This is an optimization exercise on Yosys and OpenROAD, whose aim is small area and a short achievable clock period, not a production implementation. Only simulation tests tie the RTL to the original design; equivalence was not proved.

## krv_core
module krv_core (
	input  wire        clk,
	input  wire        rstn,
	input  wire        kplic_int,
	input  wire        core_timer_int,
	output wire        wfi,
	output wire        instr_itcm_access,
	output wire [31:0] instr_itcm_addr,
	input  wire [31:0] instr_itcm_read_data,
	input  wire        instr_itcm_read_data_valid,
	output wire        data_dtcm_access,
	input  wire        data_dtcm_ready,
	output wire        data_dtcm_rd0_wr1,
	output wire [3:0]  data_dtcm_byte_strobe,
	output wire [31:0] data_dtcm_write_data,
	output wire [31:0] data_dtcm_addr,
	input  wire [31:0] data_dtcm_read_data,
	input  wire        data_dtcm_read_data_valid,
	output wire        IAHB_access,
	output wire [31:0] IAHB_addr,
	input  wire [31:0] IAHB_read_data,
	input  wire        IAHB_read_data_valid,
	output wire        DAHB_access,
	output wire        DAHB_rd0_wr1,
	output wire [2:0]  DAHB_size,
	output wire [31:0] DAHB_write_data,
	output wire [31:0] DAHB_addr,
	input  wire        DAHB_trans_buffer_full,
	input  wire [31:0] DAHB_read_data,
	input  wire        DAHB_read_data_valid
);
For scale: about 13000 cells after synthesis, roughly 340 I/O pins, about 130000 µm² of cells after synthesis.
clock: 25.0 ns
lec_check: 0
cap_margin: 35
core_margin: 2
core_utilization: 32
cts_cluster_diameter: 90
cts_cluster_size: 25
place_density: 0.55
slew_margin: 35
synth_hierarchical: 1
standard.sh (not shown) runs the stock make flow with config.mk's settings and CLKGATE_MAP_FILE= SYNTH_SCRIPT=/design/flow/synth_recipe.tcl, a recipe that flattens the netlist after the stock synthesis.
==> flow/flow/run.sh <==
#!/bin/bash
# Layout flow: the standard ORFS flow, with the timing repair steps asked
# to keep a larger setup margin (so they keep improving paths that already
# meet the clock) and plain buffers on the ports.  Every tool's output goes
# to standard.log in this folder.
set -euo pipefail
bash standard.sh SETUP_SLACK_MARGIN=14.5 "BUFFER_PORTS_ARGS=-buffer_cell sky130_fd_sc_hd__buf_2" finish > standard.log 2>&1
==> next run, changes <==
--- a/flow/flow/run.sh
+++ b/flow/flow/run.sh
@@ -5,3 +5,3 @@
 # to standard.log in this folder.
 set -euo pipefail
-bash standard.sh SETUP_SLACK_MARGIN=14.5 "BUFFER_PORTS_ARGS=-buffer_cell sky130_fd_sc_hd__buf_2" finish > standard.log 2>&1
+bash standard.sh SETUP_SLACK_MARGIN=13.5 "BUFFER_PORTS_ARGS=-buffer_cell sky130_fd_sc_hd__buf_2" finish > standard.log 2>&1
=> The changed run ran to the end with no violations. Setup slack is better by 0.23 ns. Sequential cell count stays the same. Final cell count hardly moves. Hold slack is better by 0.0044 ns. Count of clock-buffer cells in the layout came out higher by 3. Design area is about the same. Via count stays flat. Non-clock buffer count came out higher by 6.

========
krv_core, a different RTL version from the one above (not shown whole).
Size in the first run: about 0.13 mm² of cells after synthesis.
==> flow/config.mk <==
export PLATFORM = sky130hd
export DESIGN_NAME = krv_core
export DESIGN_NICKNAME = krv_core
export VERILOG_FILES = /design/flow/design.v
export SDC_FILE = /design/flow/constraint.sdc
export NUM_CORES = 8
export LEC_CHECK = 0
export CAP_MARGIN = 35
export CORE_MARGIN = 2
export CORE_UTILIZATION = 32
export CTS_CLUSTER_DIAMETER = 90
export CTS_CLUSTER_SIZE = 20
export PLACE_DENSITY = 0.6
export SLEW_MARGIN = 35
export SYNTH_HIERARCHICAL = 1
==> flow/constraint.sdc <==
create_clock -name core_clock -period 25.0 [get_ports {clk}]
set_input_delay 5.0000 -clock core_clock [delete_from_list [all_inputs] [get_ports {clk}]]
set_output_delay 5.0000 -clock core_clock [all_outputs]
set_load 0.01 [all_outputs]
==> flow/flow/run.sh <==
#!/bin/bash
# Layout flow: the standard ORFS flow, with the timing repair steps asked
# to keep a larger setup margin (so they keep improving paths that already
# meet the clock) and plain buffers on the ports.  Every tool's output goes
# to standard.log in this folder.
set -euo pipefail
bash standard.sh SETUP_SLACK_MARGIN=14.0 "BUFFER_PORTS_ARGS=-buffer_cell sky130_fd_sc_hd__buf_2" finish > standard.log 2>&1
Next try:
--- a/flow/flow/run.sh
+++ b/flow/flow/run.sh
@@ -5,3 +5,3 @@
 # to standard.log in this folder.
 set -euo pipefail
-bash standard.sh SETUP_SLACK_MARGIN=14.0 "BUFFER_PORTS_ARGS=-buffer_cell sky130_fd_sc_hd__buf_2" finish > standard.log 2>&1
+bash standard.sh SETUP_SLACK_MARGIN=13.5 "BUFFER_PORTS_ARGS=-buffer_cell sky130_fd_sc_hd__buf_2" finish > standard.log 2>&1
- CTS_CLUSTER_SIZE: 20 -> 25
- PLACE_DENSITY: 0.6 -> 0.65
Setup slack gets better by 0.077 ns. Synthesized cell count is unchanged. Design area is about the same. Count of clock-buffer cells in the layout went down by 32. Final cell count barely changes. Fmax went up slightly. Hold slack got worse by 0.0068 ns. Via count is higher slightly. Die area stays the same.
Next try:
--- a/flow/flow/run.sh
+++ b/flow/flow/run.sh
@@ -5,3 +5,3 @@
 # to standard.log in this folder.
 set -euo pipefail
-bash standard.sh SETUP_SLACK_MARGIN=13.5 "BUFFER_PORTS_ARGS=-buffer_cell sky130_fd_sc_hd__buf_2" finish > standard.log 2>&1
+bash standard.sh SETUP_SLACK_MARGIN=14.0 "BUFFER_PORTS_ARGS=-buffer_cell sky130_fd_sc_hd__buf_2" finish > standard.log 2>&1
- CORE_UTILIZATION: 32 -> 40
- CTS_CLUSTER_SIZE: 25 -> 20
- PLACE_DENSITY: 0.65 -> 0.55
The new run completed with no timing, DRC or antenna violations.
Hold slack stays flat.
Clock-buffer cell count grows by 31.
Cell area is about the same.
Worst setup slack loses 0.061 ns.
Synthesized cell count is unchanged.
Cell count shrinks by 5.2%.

• • •

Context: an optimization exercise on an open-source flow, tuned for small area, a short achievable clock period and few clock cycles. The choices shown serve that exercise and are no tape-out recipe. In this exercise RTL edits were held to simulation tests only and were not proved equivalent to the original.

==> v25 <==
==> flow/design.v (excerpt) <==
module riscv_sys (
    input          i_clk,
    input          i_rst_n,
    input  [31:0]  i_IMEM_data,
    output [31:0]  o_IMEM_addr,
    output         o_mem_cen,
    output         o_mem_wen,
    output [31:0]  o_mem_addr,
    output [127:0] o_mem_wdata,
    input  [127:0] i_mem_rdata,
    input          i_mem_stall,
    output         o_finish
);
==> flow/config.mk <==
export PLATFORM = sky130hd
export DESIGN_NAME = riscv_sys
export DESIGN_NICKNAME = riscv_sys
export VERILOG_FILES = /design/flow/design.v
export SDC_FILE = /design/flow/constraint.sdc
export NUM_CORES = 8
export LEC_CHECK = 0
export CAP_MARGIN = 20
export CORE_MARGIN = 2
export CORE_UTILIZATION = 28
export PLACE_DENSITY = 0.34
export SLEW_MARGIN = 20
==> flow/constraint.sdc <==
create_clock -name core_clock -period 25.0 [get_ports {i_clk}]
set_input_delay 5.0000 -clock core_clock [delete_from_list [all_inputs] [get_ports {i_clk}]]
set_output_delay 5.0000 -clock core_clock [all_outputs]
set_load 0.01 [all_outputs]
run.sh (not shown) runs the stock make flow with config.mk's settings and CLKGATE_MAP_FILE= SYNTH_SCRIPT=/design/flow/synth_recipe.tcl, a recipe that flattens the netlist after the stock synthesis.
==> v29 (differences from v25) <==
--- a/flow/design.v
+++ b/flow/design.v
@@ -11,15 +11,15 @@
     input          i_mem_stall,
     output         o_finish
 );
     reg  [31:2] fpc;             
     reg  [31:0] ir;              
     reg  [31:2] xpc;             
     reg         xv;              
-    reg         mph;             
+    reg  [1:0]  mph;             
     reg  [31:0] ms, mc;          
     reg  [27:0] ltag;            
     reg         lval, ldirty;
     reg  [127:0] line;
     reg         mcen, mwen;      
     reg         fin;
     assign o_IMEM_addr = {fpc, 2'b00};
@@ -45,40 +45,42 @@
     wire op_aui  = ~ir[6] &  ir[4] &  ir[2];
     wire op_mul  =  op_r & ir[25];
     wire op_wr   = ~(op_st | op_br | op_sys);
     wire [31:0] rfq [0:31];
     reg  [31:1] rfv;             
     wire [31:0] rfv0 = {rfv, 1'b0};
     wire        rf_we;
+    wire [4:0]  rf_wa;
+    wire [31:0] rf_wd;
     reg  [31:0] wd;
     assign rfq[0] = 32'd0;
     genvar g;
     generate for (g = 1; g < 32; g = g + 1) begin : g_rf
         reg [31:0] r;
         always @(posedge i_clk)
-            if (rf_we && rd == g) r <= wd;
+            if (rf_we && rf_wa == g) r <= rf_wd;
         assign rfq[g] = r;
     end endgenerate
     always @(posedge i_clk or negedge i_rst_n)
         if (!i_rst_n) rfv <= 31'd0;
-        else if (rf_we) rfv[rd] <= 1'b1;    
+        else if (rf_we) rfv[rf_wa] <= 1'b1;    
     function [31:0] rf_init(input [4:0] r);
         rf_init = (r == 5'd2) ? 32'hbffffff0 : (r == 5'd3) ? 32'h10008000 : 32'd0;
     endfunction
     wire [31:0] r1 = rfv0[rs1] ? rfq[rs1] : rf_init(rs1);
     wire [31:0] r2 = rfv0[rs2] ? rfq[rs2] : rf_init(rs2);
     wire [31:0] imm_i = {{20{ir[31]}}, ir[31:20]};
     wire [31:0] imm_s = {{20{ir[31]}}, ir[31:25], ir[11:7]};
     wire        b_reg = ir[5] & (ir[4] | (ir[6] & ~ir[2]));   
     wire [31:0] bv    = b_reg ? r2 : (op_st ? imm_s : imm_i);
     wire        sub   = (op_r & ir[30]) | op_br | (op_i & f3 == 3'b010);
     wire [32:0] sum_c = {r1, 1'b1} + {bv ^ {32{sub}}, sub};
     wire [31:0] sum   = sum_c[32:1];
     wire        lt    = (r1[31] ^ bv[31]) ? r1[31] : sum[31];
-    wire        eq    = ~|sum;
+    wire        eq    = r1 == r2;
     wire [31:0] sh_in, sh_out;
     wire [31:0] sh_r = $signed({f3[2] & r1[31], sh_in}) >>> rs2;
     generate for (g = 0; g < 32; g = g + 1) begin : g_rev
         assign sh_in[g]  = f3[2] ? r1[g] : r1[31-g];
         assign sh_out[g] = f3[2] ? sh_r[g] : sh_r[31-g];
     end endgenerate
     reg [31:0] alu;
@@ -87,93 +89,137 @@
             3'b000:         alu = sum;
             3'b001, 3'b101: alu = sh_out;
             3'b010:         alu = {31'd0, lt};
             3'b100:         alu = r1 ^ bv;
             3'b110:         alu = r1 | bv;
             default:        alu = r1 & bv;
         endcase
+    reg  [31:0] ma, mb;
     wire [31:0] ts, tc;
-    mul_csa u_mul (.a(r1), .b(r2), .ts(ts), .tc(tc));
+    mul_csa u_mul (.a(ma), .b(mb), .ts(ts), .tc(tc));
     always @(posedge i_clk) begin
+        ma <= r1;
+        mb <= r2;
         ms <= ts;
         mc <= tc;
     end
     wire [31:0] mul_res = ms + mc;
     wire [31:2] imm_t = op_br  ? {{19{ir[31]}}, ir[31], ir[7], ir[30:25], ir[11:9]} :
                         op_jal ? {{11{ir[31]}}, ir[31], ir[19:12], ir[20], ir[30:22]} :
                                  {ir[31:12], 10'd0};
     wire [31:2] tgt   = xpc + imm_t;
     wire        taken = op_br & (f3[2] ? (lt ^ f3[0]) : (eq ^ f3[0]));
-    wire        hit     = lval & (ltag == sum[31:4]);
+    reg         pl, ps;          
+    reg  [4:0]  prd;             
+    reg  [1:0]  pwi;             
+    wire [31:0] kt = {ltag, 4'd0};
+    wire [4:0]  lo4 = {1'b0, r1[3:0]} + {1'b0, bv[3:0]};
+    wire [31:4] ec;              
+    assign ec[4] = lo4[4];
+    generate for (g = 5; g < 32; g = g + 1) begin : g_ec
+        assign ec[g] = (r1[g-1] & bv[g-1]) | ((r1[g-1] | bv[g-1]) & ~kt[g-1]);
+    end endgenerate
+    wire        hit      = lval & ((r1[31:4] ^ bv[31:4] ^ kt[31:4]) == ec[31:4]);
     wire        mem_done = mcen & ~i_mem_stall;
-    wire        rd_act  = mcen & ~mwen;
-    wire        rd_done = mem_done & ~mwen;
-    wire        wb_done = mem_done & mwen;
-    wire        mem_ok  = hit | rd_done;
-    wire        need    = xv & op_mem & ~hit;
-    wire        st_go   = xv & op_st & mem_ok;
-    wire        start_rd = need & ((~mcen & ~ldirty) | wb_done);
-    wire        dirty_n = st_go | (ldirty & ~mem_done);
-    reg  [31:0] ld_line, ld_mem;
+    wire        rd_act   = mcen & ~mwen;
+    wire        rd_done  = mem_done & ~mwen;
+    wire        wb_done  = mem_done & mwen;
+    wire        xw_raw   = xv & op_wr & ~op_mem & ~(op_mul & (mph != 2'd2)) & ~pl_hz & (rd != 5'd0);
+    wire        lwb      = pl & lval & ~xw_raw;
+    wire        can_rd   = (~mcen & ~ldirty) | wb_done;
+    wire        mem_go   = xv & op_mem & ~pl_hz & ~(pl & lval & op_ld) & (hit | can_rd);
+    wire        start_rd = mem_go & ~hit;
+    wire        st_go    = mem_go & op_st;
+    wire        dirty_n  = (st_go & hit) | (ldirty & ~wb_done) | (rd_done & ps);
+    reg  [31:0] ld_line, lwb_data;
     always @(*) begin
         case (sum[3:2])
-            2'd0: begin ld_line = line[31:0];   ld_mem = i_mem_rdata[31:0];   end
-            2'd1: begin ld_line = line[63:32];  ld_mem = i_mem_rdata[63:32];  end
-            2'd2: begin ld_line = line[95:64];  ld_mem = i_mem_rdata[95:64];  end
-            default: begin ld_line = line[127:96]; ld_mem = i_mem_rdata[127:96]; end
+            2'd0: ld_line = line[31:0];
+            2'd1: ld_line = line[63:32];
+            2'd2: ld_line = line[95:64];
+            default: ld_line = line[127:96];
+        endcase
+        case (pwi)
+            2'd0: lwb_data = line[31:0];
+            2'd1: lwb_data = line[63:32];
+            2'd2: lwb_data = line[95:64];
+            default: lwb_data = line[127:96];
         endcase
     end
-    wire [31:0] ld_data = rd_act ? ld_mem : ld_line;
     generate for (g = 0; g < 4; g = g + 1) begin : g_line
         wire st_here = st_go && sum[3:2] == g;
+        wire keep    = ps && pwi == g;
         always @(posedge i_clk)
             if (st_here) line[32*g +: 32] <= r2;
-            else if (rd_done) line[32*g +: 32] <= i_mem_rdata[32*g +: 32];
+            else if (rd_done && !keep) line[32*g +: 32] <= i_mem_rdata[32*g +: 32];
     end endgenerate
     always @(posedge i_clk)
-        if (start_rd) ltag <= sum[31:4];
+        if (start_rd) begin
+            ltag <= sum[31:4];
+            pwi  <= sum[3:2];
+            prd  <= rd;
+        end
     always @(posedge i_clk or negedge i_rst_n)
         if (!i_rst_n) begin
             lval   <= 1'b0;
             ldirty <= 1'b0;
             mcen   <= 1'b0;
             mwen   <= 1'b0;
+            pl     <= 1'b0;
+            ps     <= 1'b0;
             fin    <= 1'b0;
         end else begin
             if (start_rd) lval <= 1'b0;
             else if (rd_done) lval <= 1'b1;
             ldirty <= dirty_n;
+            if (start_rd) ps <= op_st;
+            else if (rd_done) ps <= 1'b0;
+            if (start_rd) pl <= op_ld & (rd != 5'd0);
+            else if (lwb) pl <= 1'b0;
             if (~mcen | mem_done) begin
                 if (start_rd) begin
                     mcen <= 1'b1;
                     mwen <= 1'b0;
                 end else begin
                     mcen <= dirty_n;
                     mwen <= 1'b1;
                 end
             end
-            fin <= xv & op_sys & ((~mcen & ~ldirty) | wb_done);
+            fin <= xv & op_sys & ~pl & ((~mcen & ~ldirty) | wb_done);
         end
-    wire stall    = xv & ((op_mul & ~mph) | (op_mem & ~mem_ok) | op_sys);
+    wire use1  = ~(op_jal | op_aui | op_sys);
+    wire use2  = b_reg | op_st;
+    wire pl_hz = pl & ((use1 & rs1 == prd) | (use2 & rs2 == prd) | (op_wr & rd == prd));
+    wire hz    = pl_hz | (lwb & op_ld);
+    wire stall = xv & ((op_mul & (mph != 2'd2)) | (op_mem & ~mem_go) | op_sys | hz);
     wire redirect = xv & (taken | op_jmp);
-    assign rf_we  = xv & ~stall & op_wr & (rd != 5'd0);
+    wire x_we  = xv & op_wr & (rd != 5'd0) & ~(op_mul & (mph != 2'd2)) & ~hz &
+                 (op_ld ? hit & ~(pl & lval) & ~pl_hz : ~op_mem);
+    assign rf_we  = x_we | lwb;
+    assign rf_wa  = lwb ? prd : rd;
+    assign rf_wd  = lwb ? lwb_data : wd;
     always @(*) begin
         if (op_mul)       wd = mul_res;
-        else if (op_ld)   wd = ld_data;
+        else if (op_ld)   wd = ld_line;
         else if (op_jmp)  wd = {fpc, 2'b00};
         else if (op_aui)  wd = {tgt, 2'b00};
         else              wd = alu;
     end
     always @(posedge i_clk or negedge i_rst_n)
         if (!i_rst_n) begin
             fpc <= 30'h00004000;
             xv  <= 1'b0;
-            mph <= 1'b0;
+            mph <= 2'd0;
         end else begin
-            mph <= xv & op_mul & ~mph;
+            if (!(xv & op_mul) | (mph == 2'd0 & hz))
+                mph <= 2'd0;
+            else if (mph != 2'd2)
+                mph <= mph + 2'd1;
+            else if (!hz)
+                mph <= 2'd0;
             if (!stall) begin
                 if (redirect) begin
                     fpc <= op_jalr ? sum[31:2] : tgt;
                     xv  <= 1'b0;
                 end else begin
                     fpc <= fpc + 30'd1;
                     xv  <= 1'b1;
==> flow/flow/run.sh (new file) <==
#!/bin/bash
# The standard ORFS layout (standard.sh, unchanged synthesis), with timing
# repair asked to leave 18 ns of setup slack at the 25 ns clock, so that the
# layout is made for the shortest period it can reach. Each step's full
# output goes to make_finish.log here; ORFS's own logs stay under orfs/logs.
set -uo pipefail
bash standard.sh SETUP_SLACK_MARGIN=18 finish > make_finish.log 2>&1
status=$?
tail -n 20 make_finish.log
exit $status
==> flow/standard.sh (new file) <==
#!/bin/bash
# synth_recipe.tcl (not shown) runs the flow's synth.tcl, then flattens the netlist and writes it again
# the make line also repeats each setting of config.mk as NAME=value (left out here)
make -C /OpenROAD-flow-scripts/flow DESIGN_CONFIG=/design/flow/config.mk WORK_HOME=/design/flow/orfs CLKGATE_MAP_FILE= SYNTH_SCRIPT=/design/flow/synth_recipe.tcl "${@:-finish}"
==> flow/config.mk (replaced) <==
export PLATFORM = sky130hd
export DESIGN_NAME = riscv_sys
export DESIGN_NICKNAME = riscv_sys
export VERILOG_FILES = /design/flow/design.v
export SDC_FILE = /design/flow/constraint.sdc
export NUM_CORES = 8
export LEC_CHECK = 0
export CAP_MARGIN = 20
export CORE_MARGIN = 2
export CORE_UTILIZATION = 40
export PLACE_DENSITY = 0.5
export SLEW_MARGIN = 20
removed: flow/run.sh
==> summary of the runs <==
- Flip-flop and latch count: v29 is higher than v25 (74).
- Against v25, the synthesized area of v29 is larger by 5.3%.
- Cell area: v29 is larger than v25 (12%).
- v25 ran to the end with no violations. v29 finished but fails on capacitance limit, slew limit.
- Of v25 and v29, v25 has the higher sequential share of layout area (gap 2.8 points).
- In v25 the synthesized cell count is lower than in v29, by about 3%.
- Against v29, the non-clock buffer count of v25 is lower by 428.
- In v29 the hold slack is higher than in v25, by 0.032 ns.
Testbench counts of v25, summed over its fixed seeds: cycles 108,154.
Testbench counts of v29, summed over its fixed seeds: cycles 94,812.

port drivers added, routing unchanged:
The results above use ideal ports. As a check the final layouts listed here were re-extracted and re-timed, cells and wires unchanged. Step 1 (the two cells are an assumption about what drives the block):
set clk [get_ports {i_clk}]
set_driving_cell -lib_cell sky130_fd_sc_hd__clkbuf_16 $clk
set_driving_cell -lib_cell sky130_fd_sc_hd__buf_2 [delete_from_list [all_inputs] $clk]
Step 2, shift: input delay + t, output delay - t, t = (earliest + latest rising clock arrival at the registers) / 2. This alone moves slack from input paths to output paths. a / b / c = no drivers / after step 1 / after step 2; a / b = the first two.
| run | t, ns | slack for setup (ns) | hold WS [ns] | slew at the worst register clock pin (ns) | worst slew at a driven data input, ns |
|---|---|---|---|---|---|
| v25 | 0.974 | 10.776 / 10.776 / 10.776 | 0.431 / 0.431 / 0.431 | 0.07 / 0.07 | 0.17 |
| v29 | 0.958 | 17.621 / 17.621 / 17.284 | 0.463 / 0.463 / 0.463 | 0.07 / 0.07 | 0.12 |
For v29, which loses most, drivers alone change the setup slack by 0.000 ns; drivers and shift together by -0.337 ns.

• • •

- [EXERCISE PROMPT]:
Copy, exactly and only, the lines above that begin with the one containing "if (start_rd) lval <= 1'b0;" and finish with the one containing "if (~mcen | mem_done) begin".

- [RESPONSE TO THIS EXERCISE]:
             if (start_rd) lval <= 1'b0;
             else if (rd_done) lval <= 1'b1;
             ldirty <= dirty_n;
+            if (start_rd) ps <= op_st;
+            else if (rd_done) ps <= 1'b0;
+            if (start_rd) pl <= op_ld & (rd != 5'd0);
+            else if (lwb) pl <= 1'b0;
             if (~mcen | mem_done) begin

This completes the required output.